Description of the task - Please set down the entire listing exactly.

- Opening Delimiter -

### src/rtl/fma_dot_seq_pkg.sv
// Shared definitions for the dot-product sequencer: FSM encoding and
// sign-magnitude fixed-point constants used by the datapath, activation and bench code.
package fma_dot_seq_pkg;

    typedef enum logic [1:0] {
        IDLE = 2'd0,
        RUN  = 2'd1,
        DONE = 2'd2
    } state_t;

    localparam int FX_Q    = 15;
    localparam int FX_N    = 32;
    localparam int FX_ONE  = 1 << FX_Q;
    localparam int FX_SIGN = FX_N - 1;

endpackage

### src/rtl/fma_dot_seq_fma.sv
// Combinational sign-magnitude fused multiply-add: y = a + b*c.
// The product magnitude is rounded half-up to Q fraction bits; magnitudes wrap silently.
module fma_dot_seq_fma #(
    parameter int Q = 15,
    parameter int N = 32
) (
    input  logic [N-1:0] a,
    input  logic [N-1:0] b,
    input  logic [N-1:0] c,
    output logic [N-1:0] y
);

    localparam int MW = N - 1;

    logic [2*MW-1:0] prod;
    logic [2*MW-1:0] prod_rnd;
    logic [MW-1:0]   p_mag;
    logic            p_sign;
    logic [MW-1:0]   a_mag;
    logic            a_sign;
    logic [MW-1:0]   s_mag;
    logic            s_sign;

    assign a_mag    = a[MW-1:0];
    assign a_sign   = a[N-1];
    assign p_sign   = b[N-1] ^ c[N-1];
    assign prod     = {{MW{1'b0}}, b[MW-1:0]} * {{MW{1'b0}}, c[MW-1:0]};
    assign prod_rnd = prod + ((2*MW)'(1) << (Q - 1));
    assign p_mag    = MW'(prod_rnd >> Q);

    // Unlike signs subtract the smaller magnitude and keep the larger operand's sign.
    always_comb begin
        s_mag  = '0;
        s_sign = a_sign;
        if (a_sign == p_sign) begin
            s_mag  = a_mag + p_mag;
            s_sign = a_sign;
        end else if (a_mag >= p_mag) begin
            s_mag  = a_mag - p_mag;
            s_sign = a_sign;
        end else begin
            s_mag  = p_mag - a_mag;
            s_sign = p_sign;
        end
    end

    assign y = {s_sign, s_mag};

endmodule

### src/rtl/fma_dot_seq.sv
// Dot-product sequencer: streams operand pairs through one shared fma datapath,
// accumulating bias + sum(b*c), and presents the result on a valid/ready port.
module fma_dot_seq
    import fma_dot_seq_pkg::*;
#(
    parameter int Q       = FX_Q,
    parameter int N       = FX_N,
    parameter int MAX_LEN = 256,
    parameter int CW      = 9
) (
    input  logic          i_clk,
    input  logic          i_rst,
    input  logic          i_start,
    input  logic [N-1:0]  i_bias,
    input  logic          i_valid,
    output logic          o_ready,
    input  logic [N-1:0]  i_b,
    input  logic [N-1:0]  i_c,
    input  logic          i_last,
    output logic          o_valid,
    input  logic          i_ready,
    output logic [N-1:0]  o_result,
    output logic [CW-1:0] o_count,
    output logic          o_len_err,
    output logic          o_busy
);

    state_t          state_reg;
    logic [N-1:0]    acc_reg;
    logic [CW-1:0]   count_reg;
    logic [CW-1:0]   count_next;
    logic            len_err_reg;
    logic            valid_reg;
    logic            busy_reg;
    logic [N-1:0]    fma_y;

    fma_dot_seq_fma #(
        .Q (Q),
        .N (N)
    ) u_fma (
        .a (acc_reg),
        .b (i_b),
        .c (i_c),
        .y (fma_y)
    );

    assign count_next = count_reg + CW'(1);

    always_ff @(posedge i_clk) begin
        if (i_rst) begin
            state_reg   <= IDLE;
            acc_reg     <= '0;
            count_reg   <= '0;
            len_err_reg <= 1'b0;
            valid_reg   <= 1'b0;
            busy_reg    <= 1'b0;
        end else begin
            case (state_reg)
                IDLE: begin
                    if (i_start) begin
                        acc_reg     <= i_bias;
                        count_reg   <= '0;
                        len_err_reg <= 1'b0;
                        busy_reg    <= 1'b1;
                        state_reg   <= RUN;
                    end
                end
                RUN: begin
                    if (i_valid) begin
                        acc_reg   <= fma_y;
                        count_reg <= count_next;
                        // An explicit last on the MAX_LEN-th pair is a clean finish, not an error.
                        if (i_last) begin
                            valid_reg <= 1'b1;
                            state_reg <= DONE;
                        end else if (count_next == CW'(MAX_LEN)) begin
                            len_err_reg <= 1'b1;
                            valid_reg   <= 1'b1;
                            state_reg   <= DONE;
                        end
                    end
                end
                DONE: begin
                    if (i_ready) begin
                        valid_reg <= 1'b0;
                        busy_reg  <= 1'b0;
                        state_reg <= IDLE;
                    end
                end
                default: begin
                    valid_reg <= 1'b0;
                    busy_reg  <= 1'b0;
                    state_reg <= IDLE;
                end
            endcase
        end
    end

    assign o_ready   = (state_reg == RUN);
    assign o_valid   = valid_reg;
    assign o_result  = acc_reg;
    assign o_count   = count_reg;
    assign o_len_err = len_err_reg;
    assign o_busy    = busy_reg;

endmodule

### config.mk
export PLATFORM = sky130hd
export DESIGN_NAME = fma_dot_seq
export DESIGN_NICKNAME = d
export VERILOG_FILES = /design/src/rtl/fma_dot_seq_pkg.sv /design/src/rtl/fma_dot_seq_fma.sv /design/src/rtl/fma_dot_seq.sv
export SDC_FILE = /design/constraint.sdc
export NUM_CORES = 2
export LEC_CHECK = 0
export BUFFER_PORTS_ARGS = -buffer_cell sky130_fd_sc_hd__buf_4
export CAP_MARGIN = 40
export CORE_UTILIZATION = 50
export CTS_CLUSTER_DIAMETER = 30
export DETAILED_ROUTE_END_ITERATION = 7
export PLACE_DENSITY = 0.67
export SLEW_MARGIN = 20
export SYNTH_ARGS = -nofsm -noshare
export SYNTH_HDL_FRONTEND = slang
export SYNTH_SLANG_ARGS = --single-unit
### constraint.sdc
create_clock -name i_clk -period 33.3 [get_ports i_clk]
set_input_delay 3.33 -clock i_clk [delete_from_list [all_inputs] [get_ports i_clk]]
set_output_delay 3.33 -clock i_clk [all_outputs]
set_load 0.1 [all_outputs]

- Closing Delimiter -

Solution to this exercise -
### src/rtl/fma_dot_seq_pkg.sv
// Shared definitions for the dot-product sequencer: FSM encoding and
// sign-magnitude fixed-point constants used by the datapath, activation and bench code.
package fma_dot_seq_pkg;

    typedef enum logic [1:0] {
        IDLE = 2'd0,
        RUN  = 2'd1,
        DONE = 2'd2
    } state_t;

    localparam int FX_Q    = 15;
    localparam int FX_N    = 32;
    localparam int FX_ONE  = 1 << FX_Q;
    localparam int FX_SIGN = FX_N - 1;

endpackage

### src/rtl/fma_dot_seq_fma.sv
// Combinational sign-magnitude fused multiply-add: y = a + b*c.
// The product magnitude is rounded half-up to Q fraction bits; magnitudes wrap silently.
module fma_dot_seq_fma #(
    parameter int Q = 15,
    parameter int N = 32
) (
    input  logic [N-1:0] a,
    input  logic [N-1:0] b,
    input  logic [N-1:0] c,
    output logic [N-1:0] y
);

    localparam int MW = N - 1;

    logic [2*MW-1:0] prod;
    logic [2*MW-1:0] prod_rnd;
    logic [MW-1:0]   p_mag;
    logic            p_sign;
    logic [MW-1:0]   a_mag;
    logic            a_sign;
    logic [MW-1:0]   s_mag;
    logic            s_sign;

    assign a_mag    = a[MW-1:0];
    assign a_sign   = a[N-1];
    assign p_sign   = b[N-1] ^ c[N-1];
    assign prod     = {{MW{1'b0}}, b[MW-1:0]} * {{MW{1'b0}}, c[MW-1:0]};
    assign prod_rnd = prod + ((2*MW)'(1) << (Q - 1));
    assign p_mag    = MW'(prod_rnd >> Q);

    // Unlike signs subtract the smaller magnitude and keep the larger operand's sign.
    always_comb begin
        s_mag  = '0;
        s_sign = a_sign;
        if (a_sign == p_sign) begin
            s_mag  = a_mag + p_mag;
            s_sign = a_sign;
        end else if (a_mag >= p_mag) begin
            s_mag  = a_mag - p_mag;
            s_sign = a_sign;
        end else begin
            s_mag  = p_mag - a_mag;
            s_sign = p_sign;
        end
    end

    assign y = {s_sign, s_mag};

endmodule

### src/rtl/fma_dot_seq.sv
// Dot-product sequencer: streams operand pairs through one shared fma datapath,
// accumulating bias + sum(b*c), and presents the result on a valid/ready port.
module fma_dot_seq
    import fma_dot_seq_pkg::*;
#(
    parameter int Q       = FX_Q,
    parameter int N       = FX_N,
    parameter int MAX_LEN = 256,
    parameter int CW      = 9
) (
    input  logic          i_clk,
    input  logic          i_rst,
    input  logic          i_start,
    input  logic [N-1:0]  i_bias,
    input  logic          i_valid,
    output logic          o_ready,
    input  logic [N-1:0]  i_b,
    input  logic [N-1:0]  i_c,
    input  logic          i_last,
    output logic          o_valid,
    input  logic          i_ready,
    output logic [N-1:0]  o_result,
    output logic [CW-1:0] o_count,
    output logic          o_len_err,
    output logic          o_busy
);

    state_t          state_reg;
    logic [N-1:0]    acc_reg;
    logic [CW-1:0]   count_reg;
    logic [CW-1:0]   count_next;
    logic            len_err_reg;
    logic            valid_reg;
    logic            busy_reg;
    logic [N-1:0]    fma_y;

    fma_dot_seq_fma #(
        .Q (Q),
        .N (N)
    ) u_fma (
        .a (acc_reg),
        .b (i_b),
        .c (i_c),
        .y (fma_y)
    );

    assign count_next = count_reg + CW'(1);

    always_ff @(posedge i_clk) begin
        if (i_rst) begin
            state_reg   <= IDLE;
            acc_reg     <= '0;
            count_reg   <= '0;
            len_err_reg <= 1'b0;
            valid_reg   <= 1'b0;
            busy_reg    <= 1'b0;
        end else begin
            case (state_reg)
                IDLE: begin
                    if (i_start) begin
                        acc_reg     <= i_bias;
                        count_reg   <= '0;
                        len_err_reg <= 1'b0;
                        busy_reg    <= 1'b1;
                        state_reg   <= RUN;
                    end
                end
                RUN: begin
                    if (i_valid) begin
                        acc_reg   <= fma_y;
                        count_reg <= count_next;
                        // An explicit last on the MAX_LEN-th pair is a clean finish, not an error.
                        if (i_last) begin
                            valid_reg <= 1'b1;
                            state_reg <= DONE;
                        end else if (count_next == CW'(MAX_LEN)) begin
                            len_err_reg <= 1'b1;
                            valid_reg   <= 1'b1;
                            state_reg   <= DONE;
                        end
                    end
                end
                DONE: begin
                    if (i_ready) begin
                        valid_reg <= 1'b0;
                        busy_reg  <= 1'b0;
                        state_reg <= IDLE;
                    end
                end
                default: begin
                    valid_reg <= 1'b0;
                    busy_reg  <= 1'b0;
                    state_reg <= IDLE;
                end
            endcase
        end
    end

    assign o_ready   = (state_reg == RUN);
    assign o_valid   = valid_reg;
    assign o_result  = acc_reg;
    assign o_count   = count_reg;
    assign o_len_err = len_err_reg;
    assign o_busy    = busy_reg;

endmodule

### config.mk
export PLATFORM = sky130hd
export DESIGN_NAME = fma_dot_seq
export DESIGN_NICKNAME = d
export VERILOG_FILES = /design/src/rtl/fma_dot_seq_pkg.sv /design/src/rtl/fma_dot_seq_fma.sv /design/src/rtl/fma_dot_seq.sv
export SDC_FILE = /design/constraint.sdc
export NUM_CORES = 2
export LEC_CHECK = 0
export BUFFER_PORTS_ARGS = -buffer_cell sky130_fd_sc_hd__buf_4
export CAP_MARGIN = 40
export CORE_UTILIZATION = 50
export CTS_CLUSTER_DIAMETER = 30
export DETAILED_ROUTE_END_ITERATION = 7
export PLACE_DENSITY = 0.67
export SLEW_MARGIN = 20
export SYNTH_ARGS = -nofsm -noshare
export SYNTH_HDL_FRONTEND = slang
export SYNTH_SLANG_ARGS = --single-unit
### constraint.sdc
create_clock -name i_clk -period 33.3 [get_ports i_clk]
set_input_delay 3.33 -clock i_clk [delete_from_list [all_inputs] [get_ports i_clk]]
set_output_delay 3.33 -clock i_clk [all_outputs]
set_load 0.1 [all_outputs]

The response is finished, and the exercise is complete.